国連加盟国は,すべて裁判所規程の当事国とされ,また,加盟国以外でも安全保障理事会の勧告にもとづいて,総会の決定する条件で,裁判所規程の当事国となることができる。
司法裁判の歴史は,第一次世界大戦後に国際連盟が成立し,この連盟の手により,1921年に常設国際司法裁判所が創設される。第二次世界大戦後は国際司法裁判所として再発足し,現在にいたっている。
裁判所は,国籍を異にする15名の裁判官によって構成され,個人的資格で候補者が選ばれて,国連の総会と安全保障理事会の行う選挙で決定し,任命される。その任期は9年である。これらの裁判官が原則としてつねにハーグにいて,常時開廷されることになっている。裁判所の法廷は全裁判官で構成する全員廷(定足数は9名)のほかに特別裁判部と簡易手続部がある。
国際司法裁判所において裁判の当事者となることができるのは,国のみに限られている。国のうち規程の当事者である国には,当然に当事者能力が認められている。個人には当事者能力は認められていない。ただし,国家の外交保護権を通して個人の利益や権利が裁判所で争われ,実質上の当事者であるかのようになる場合がある。しかし,この場合も法的には個人の権利ではなく,国家それ自身の権利として主張される。
国際司法裁判所のもう一つの重要な機能は,勧告的意見の当事者能力が認められる仕組みになっていることである。

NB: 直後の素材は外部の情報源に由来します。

From an optimization exercise on the open Yosys and OpenROAD flow, aimed at small area and a short achievable clock period; shortcuts taken in it are not production practice. At most, simulation tests tie the RTL to the original design; equivalence was not proved. For runs 4 and 5, only the layout was checked, not whether the RTL still works. Power figures rest on the tool's default switching activity, not on a simulated workload.

**flow/config.mk**
```make
export PLATFORM = sky130hd
export DESIGN_NAME = csr_unit
export DESIGN_NICKNAME = csr_unit
export VERILOG_FILES = /design/flow/design.v
export SDC_FILE = /design/flow/constraint.sdc
export NUM_CORES = 4
export LEC_CHECK = 0
export ABC_CLOCK_PERIOD_IN_PS = 2400
export CAP_MARGIN = 20
export CORE_MARGIN = 2
export CORE_UTILIZATION = 40
export SETUP_SLACK_MARGIN = 1.8
export SLEW_MARGIN = 20
```
**flow/constraint.sdc**
```tcl
create_clock -name core_clock -period 4.2 [get_ports {clk}]
set_input_delay 0.8400 -clock core_clock [delete_from_list [all_inputs] [get_ports {clk}]]
set_output_delay 0.8400 -clock core_clock [all_outputs]
set_load 0.01 [all_outputs]
```
This design comes from an exercise in tuning for small area, a short achievable clock period and few clock cycles on the open sky130 flow, not from production work.
Only simulation tests tie the RTL to the original design; equivalence was not proved.

==> branch raven: inputs <==
Design cosinos_core, start of the top module:
module cosinos_core (
  input  logic            clk,
  input  logic            rst,
  input  logic            start,
  input  logic [cosinos_pkg::X_W-1:0]  x,
  input  logic [cosinos_pkg::Y_W-1:0]  y,
  output logic [1:0]      intpart,
  output logic [7:0]      fracpart,
  output logic            done
);
  logic       busy;     
  logic       have;     
  logic       pha;      
  logic [2:0] n;        
  logic       stop_m;
  logic       pstop;
  logic       last;
  logic [9:0] res;
  assign last = stop_m | pstop | (n == 3'd0);
  cosinos_datapath u_dp (
    .clk    (clk),
    .start  (start),
    .pha    (pha),
    .add    (busy & pha & ~stop_m),
    .x      (x),
    .y      (y),
    .n      (n),
    .stop_m (stop_m),
    .pstop  (pstop),
    .res    (res)
  );
  assign done     = have | (busy & pha & last);
  assign intpart  = res[9:8];
  assign fracpart = res[7:0];
  always_ff @(posedge clk) begin
    if (rst) begin
      busy <= 1'b0;
      have <= 1'b0;
    end else if (start) begin
      busy <= 1'b1;
      have <= 1'b0;
    end else if (busy && pha && last) begin
      busy <= 1'b0;
      have <= 1'b1;
    end
  end
  always_ff @(posedge clk) begin
    if (start) begin
      pha <= 1'b1;
      n   <= 3'd1;
    end else begin
      pha <= ~pha;
      if (!pha) n <= n + 3'd1;
    end
  end
endmodule
export LEC_CHECK = 0
export CAP_MARGIN = 20
export CORE_MARGIN = 2
export CORE_UTILIZATION = 40
export SETUP_SLACK_MARGIN = 5
export SLEW_MARGIN = 20
export SYNTH_HIERARCHICAL = 1
create_clock -name core_clock -period 11.0 [get_ports {clk}]
run.sh (not shown) runs the stock make flow with config.mk's settings and CLKGATE_MAP_FILE= SYNTH_SCRIPT=/design/flow/synth_recipe.tcl, a recipe that flattens the netlist after the stock synthesis.
==> inputs of branch cedar, as changes to branch raven <==
--- a/flow/config.mk
+++ b/flow/config.mk
@@ -9,5 +9,5 @@
 export CORE_MARGIN = 2
 export CORE_UTILIZATION = 40
-export SETUP_SLACK_MARGIN = 5
+export SETUP_SLACK_MARGIN = 4
 export SLEW_MARGIN = 20
 export SYNTH_HIERARCHICAL = 1
==> results.txt <==
- Status: timing/DRC/antenna clean
- Vias in the first global route: 19390
- Reg-to-Reg Start: u_dp.m[23]
- Final WL: between 60000 and 70000 um
[end of results for branch cedar]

国際司法裁判所には,選択条項制度と呼ばれる注目すべき義務的裁判制度がある。それは一定の法律的紛争について裁判所の管轄を義務的であると認める意思のある国は,その旨を宣言することができる。こうした宣言国のあいだの事件については,裁判所が強制管轄権をもつという義務的裁判制度である。今日ではこの条項を選択条項と呼ぶようになっている。
国際司法裁判所の裁判手続については,同裁判所規程に定められている規則が適用され,当事国が別段の協定によって変更することは許されない。

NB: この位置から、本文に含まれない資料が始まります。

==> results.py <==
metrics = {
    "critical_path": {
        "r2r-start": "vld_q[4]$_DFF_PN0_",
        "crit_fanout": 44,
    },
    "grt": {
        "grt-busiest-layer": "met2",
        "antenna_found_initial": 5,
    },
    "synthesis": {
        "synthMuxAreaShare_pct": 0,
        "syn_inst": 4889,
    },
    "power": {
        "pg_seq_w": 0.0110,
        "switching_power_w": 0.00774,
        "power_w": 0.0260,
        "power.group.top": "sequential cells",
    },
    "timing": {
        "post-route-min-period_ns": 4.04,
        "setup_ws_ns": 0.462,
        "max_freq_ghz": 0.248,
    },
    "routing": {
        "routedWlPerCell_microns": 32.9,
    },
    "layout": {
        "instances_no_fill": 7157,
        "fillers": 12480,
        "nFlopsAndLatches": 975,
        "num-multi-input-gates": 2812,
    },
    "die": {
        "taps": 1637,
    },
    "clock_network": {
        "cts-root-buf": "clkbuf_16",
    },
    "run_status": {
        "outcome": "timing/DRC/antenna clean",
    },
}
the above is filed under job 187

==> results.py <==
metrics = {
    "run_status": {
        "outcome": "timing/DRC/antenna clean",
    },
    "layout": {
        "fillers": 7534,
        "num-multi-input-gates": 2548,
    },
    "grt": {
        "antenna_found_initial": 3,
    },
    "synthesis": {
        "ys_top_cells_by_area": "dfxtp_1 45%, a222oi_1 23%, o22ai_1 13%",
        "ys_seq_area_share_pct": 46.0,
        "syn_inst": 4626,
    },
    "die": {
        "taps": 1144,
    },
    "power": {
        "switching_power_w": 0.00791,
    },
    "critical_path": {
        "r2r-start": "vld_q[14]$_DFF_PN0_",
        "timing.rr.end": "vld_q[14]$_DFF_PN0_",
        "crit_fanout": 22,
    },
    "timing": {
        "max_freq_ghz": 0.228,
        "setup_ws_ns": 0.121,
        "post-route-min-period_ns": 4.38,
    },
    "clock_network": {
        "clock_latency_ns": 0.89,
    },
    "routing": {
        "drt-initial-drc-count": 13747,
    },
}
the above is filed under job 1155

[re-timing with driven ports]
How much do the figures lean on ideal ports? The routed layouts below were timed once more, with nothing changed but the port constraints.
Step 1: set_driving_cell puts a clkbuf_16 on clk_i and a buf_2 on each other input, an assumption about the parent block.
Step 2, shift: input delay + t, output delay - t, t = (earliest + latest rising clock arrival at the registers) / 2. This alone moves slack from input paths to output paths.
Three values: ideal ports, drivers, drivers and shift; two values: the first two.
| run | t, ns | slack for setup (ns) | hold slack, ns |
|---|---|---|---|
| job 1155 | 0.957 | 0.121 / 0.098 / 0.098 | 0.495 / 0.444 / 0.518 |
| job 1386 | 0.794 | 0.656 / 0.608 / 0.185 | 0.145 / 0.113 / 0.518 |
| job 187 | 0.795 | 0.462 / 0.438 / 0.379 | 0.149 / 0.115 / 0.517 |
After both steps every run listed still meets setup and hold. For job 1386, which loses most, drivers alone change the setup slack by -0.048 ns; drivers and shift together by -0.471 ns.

当事国がともに選択条項を受諾していろ場合には,当事国一方の書面による請求で,訴えを提起することができる。当事国は代理人によって代表され,審理は,書面手続と口頭手続との2段階からなる。判決その他のすべての決定は,多数決によって行い,可否同数のときは,裁判長またはこれに代わる裁判官が,決定投票権をもち,判決には理由を付ける。

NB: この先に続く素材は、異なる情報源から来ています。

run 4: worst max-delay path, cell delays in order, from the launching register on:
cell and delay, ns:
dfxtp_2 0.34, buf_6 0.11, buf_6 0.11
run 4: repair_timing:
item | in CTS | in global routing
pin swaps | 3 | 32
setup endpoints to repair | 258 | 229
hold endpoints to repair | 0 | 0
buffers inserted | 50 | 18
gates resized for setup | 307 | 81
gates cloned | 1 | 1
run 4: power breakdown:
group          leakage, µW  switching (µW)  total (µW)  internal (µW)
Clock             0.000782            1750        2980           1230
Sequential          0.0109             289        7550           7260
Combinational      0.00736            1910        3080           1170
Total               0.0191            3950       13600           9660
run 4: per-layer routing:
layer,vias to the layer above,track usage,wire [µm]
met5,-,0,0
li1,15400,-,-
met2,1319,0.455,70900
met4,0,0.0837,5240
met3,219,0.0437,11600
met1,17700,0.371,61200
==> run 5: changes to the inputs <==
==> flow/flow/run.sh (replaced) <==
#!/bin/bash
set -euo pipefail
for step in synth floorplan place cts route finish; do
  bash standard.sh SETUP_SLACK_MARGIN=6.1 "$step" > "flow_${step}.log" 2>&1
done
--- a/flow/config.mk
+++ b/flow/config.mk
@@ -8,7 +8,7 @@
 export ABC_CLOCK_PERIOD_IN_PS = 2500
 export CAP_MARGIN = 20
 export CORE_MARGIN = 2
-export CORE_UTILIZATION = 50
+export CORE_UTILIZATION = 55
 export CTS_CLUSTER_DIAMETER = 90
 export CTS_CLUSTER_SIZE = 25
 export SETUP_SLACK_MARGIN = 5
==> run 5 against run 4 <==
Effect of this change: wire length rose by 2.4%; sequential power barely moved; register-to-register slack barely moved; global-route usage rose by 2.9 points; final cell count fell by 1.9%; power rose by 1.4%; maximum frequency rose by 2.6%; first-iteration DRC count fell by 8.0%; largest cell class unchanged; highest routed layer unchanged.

国際司法裁判所は,紛争を国際法に従って裁判する任務をもち,条約・国際慣習法・法の一般原則を,この順序で適用して裁判を行う。
判決は一審をもって終結するのが原則である。もし判決の意味または範囲について争いが生じた場合には,この裁決を下した裁判所の裁判により,これを決定する。また,重要な新事実の発見を理由として,裁判のやり直しを行う再審については,国際司法裁判所規程で認められている。ただし,再審請求の期限は限定されている。
当事国の一方が,国際司法裁判所の判決にもとづく義務を履行しないときには,他方の当事国が安全保障理事会に訴えることができる。理事会は,必要と認めたならば,判決を執行するために勧告をし,またはとるべき措置を決定することができる。
しかし,この勧告や措置は,平和維持という観点から理事会の独自な判断で行われるから,判決の執行という立場からみて完全ではない。